=== EXTRACTED INFORMATION ===
`config.mk`:
```
export PLATFORM = sky130hd
export DESIGN_NAME = dit_target
export DESIGN_NICKNAME = d
export VERILOG_FILES = /design/src/logic/dit_pkg.sv /design/src/logic/dit_bus_sync.sv /design/src/logic/dit_target.sv
export SDC_FILE = /design/constraint.sdc
export NUM_CORES = 1
export LEC_CHECK = 0
export ABC_AREA = 1
export BUFFER_PORTS_ARGS = -buffer_cell sky130_fd_sc_hd__buf_2
export CAP_MARGIN = 40
export CORE_MARGIN = 4
export CORE_UTILIZATION = 60
export DETAILED_ROUTE_END_ITERATION = 8
export PLACE_DENSITY = 0.82
export SYNTH_ARGS = -nofsm -noshare
export SYNTH_HDL_FRONTEND = slang
export SYNTH_SLANG_ARGS = --single-unit
```
`constraint.sdc`:
```
create_clock -name clk -period 6.81 [get_ports clk]
set_clock_uncertainty 0.1 [all_clocks]
set_input_delay 1.0215 -clock clk [delete_from_list [all_inputs] [get_ports clk]]
set_output_delay 1.0215 -clock clk [all_outputs]
set_load 0.01 [all_outputs]
```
===
Show every line above in which the word "constraint" appears.

§ TASK RESULT:
export SDC_FILE = /design/constraint.sdc
`constraint.sdc`:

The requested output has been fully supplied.